Natural selection is still fully in operation, but the things being selected for may have changed. Whatever they are now, they are still being selected for. Those most likely to reproduce are those whose who reproduce the most, and whatever those characteristics are, they will be the ones that become more prevalent.
It's also very important to remember that this operates over hundreds of millennia. Human beings changing substantially will not occur within a period of time less than that. You'd need to look back into deep prehistory to find changes to humans attributable to natural selection. Changes to modern humans are all explicable through changes to nutrition and lifestyle, not through evolution.
“survival of the fittest” was actually coined by a political economist, Herbert Spencer, to explain how lassiez-faire economics produces better companies. Darwin didn’t extrapolate to that in his theories and the quote is often applied to explain how evolution works, but that may not be the case. We can say that evolution results in change but that there are no guarantees that those changes result in fitness of the organism. We can only say that sometimes they obviously do and in other cases we can make up “just-so” stories to explain stuff in terms of fitness.
Well, modern medicine + economy + social pressure resulted in RADICAL change in fitness function for human population. It's very, very different.
So it's quite likely that modern population is not fit according to old criteria.
> It's also very important to remember that this operates over hundreds of millennia.
That's not true at all. People can make new breeds of dogs and cats in just a few generations. You can literally SEE how a change of fitness function affects the phenotype.
> You'd need to look back into deep prehistory to find changes to humans attributable to natural selection.
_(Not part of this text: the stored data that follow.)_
File: config.mk
export PLATFORM = sky130hd
export DESIGN_NAME = iso_cycle_master
export DESIGN_NICKNAME = d
export VERILOG_FILES = /design/src/shared/iso_timing_pkg.sv /design/src/shared/cycle_if.sv /design/src/rtl/iso_cycle_master.sv /design/src/rtl/cycle_timer.sv /design/src/rtl/iso_param_check.sv
export SDC_FILE = /design/constraint.sdc
export NUM_CORES = 1
export LEC_CHECK = 0
export ABC_CLOCK_PERIOD_IN_PS = 18110
export BUFFER_PORTS_ARGS = -buffer_cell sky130_fd_sc_hd__buf_2
export CAP_MARGIN = 5
export CORE_ASPECT_RATIO = 0.9
export CORE_MARGIN = 8
export CORE_UTILIZATION = 50
export DETAILED_ROUTE_END_ITERATION = 8
export GPL_ROUTABILITY_DRIVEN = 0
export PLACE_DENSITY_LB_ADDON = 0.08
export SLEW_MARGIN = 20
export SYNTH_ARGS = -nofsm -noshare
export SYNTH_HDL_FRONTEND = slang
export SYNTH_SLANG_ARGS = --single-unit
File: constraint.sdc
create_clock -name clk_sys -period 18.11 [get_ports clk_sys]
set_input_delay 1.811 -clock clk_sys [delete_from_list [all_inputs] [get_ports clk_sys]]
set_output_delay 1.811 -clock clk_sys [all_outputs]
set_load 0.01 [all_outputs]
[src/rtl/tcb_pkg.sv]
// shared constants and types of the control-B set/clear block
package tcb_pkg;
  localparam logic [7:0] TCB_OFS_CLEAR = 8'h04;
  localparam logic [7:0] TCB_OFS_SET = 8'h05;
  localparam logic [7:0] TCB_OFS_STATUS = 8'h0a;
  localparam logic [7:0] TCB_CTRL_RESET = 8'h00;
  localparam int TCB_CMD_HI = 7;
  localparam int TCB_CMD_LO = 5;
  localparam int TCB_RAMP_HI = 4;
  localparam int TCB_RAMP_LO = 3;
  localparam int TCB_BIT_SINGLE = 2;
  localparam int TCB_BIT_LOCK = 1;
  localparam int TCB_BIT_DIR = 0;
  localparam int TCB_STS_BUSY = 0;
  localparam int TCB_STS_RAMP = 1;
  localparam logic [2:0] TCB_CMD_NONE = 3'h0;
  localparam logic [2:0] TCB_CMD_RETRIG = 3'h1;
  localparam logic [2:0] TCB_CMD_STOP = 3'h2;
  localparam logic [2:0] TCB_CMD_UPDATE = 3'h3;
  localparam logic [2:0] TCB_CMD_READBACK = 3'h4;
  localparam logic [1:0] TCB_RAMP_ALT = 2'h0;
  localparam logic [1:0] TCB_RAMP_FORCE_B = 2'h1;
  localparam logic [1:0] TCB_RAMP_FORCE_A = 2'h2;
  localparam logic [1:0] TCB_RAMP_HOLD = 2'h3;
  localparam int TCB_PRESC_W = 10;
  localparam int TCB_BUSY_MAX = 1024;

  typedef struct packed {
    logic retrigger;
    logic stop;
    logic update;
    logic readback;
  } tcb_cmd_t;

  typedef struct packed {
    logic [2:0] cmd;
    logic [1:0] ramp_cmd;
    logic single_run;
    logic lock;
    logic dir;
  } tcb_ctrl_t;

  typedef struct packed {
    tcb_ctrl_t ctrl;
    logic eff_single;
    logic eff_lock;
    logic eff_dir;
    logic busy;
    logic ramp_flag;
    logic [TCB_PRESC_W-1:0] presc;
    logic [7:0] rdata;
    tcb_cmd_t cmd_pulse;
    logic halt;
    logic copy;
    logic [10:0] busy_age;
  } tcb_state_t;
endpackage
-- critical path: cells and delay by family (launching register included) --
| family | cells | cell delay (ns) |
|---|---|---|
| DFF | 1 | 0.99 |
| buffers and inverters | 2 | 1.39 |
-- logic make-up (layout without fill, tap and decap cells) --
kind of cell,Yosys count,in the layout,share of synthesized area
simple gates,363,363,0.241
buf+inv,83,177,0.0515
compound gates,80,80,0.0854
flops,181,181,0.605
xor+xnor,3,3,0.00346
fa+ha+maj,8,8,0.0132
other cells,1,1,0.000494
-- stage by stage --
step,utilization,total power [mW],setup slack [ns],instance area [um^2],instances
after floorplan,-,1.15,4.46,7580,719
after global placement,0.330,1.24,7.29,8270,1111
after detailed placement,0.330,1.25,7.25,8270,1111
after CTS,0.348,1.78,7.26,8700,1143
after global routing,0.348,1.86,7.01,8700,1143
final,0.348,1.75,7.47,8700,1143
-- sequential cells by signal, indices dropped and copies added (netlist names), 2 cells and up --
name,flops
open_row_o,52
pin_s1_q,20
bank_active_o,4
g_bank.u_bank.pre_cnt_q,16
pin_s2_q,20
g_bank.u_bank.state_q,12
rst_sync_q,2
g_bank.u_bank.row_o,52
===== config.mk =====
export PLATFORM = sky130hd
export DESIGN_NAME = liu_line_control_los_monitor
export DESIGN_NICKNAME = d
export VERILOG_FILES = /design/src/hdl/liu_line_pkg.sv /design/src/hdl/liu_line_control_los_monitor.sv
export VERILOG_INCLUDE_DIRS = /design/src /design/src/hdl
export SDC_FILE = /design/constraint.sdc
export NUM_CORES = 1
export LEC_CHECK = 0
export ABC_AREA = 1
export BUFFER_PORTS_ARGS = -buffer_cell sky130_fd_sc_hd__buf_2
export CAP_MARGIN = 20
export CORE_MARGIN = 4
export CORE_UTILIZATION = 50
export CTS_CLUSTER_DIAMETER = 50
export DETAILED_ROUTE_END_ITERATION = 10
export PLACE_DENSITY = 0.71
export SETUP_SLACK_MARGIN = 0.5
export SLEW_MARGIN = 20
export SYNTH_ARGS = -nofsm -noshare
export SYNTH_HDL_FRONTEND = slang
export SYNTH_SLANG_ARGS = --single-unit

===== constraint.sdc =====
create_clock -name clk -period 3.4 [get_ports clk]
set_input_delay 0.85 -clock clk [delete_from_list [all_inputs] [get_ports clk]]
set_output_delay 0.85 -clock clk [all_outputs]
set_load 0.02 [all_outputs]

===== src/hdl/liu_line_regs.svh =====
`ifndef LIU_LINE_REGS_SVH
`define LIU_LINE_REGS_SVH
// Register indexes; the byte address on the bus is four times the index.
`define IDX_LINE_CTRL      16'h1000
`define IDX_TX_SHAPE       16'h1001
`define IDX_MAINT          16'h1002
`define IDX_RT_STATUS      16'h1003
`define IDX_IRQ_MASK       16'h1004
`define IDX_LATCHED        16'h1005
`define IDX_RX_LEVEL       16'h1006
`define IDX_RX_TERM        16'h1007
`define IDX_RX_CTRL        16'h1008
// Line control fields.
`define LC_E1_BIT          0
`define LC_ETS_BIT         1
`define LC_B8ZS_BIT        2
// Transmit shape fields.
`define TS_LBO_LSB         0
`define TS_SYNC_BIT        3
// Maintenance fields.
`define MC_PDN_BIT         0
`define MC_ALARM_BIT       1
`define MC_AUTO_BIT        2
// Status fields, shared by real-time, latched and mask registers.
`define ST_LOSS_BIT        0
`define ST_OPEN_BIT        1
`define ST_SHORT_BIT       2
// Receive termination fields.
`define RT_IMP_LSB         0
`define RT_EXT_BIT         2
`define RT_INT_BIT         3
// Receive control fields.
`define RC_SENS_LSB        0
`define RC_SYNC_BIT        7
// Reset values.
`define RST_CTRL           8'h00
// Loss timing in bit periods; oversample phase points in ticks.
`define T1_WINDOW          12'd175
`define T1_MIN_ONES        12'd22
`define T1_ZEROS_B8ZS      12'd8
`define T1_ZEROS_AMI       12'd100
`define G775_DECLARE       12'd32
`define ETS_DECLARE        12'd2048
`define E1_RESET_BITS      12'd192
`define OVS_MID            4'h7
`define OVS_HALF           4'h8
`endif


===== src/hdl/liu_line_pkg.sv =====
package liu_line_pkg;
  typedef logic [7:0] reg8_t;
  typedef logic [11:0] cnt_t;
  typedef struct packed {
    reg8_t      line_ctrl;
    reg8_t      tx_shape;
    reg8_t      maint;
    reg8_t      irq_mask;
    reg8_t      latched;
    reg8_t      rx_term;
    reg8_t      rx_ctrl;
    logic [2:0] rt_prev;
    logic [31:0] prdata;
    logic [2:0] pos_s, neg_s, shrt_s, open_s;
    logic [11:0] lvl_s;
    logic       shrt, open;
    logic [3:0] lvl;
    logic [3:0] mph, rph;
    logic       rx_mark_prev, mark_seen, pulse_bit;
    logic       rx_data, ami_pol, txp, txn;
    logic       loss;
    cnt_t       zero_run, win_cnt, ones_cnt, good_run;
    logic       win_bad;
  } state_s;
endpackage
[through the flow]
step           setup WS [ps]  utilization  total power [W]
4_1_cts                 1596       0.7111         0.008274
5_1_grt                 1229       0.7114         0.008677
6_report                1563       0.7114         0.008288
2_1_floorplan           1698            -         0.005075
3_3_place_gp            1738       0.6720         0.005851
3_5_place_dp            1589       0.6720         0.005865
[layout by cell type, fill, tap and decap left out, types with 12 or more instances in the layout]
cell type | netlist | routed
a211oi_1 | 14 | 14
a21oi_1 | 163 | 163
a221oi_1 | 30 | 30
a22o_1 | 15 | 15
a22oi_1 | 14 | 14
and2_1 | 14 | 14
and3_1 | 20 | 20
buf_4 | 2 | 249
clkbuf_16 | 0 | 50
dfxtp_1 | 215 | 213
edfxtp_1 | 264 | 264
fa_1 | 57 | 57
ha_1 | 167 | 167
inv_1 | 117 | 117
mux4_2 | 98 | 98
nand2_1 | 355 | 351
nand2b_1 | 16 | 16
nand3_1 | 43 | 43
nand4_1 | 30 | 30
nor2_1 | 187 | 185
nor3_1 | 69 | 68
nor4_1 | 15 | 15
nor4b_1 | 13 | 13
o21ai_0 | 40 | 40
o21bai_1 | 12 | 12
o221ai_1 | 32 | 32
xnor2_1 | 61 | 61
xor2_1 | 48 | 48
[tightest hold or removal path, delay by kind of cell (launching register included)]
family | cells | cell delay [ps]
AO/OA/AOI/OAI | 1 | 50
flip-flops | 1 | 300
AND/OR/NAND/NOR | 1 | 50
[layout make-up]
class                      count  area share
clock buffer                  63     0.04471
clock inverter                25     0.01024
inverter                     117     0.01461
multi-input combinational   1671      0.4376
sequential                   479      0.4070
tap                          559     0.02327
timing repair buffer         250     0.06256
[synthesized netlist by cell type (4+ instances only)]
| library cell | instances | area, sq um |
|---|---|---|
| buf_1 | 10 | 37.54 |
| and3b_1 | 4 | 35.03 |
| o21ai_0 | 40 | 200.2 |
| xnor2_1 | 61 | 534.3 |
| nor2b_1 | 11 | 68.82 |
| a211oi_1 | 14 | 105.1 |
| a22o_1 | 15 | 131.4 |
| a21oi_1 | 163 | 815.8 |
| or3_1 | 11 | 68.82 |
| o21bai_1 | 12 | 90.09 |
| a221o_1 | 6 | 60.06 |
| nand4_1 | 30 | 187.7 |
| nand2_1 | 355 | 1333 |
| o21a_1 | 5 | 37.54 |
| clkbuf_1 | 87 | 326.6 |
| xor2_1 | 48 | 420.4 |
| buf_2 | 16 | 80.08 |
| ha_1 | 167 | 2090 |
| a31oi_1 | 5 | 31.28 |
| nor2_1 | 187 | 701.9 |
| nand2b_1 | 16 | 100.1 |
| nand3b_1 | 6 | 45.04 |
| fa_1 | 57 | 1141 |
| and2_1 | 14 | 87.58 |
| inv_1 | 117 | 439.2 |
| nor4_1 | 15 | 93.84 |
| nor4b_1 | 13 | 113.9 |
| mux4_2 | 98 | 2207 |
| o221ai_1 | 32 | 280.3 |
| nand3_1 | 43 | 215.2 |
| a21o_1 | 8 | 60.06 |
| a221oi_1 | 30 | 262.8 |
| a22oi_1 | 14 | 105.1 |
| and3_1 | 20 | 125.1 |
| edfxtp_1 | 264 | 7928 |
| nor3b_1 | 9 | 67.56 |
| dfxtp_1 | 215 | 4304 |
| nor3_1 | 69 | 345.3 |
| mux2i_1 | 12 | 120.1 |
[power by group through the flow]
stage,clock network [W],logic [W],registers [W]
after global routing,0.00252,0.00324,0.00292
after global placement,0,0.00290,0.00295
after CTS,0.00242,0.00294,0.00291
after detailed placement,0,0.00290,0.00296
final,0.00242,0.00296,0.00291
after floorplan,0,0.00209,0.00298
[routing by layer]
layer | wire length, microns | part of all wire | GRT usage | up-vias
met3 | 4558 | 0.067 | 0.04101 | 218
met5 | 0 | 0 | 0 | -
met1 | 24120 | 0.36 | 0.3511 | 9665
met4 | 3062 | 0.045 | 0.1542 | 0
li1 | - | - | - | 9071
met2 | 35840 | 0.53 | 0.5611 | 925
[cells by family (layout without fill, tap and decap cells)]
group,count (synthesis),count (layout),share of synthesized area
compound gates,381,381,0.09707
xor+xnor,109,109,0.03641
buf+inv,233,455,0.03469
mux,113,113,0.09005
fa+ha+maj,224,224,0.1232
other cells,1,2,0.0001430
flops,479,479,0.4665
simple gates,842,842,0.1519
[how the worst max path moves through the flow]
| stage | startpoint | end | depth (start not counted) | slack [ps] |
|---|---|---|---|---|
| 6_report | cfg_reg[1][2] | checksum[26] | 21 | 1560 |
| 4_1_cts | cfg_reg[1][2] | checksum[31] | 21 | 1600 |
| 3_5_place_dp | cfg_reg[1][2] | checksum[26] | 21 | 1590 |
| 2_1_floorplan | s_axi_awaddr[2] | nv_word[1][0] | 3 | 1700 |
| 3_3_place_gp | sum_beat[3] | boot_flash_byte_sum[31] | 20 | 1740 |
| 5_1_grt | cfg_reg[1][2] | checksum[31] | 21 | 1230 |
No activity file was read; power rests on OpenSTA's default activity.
There are many studies which describe genetic changes within latest 10,000 years or less. E.g. paper "1,000 ancient genomes uncover 10,000 years of natural selection in Europe": "We identified 25 genetic loci with rapid changes 21 in frequency during these periods". You can find many similar papers if you do a search
One of studies identified changes in loci associated with Y. pestis immunity during the Black Death (i.e. something like a century). Black Death mortality is similar in scale to early childhood mortality 150 years ago.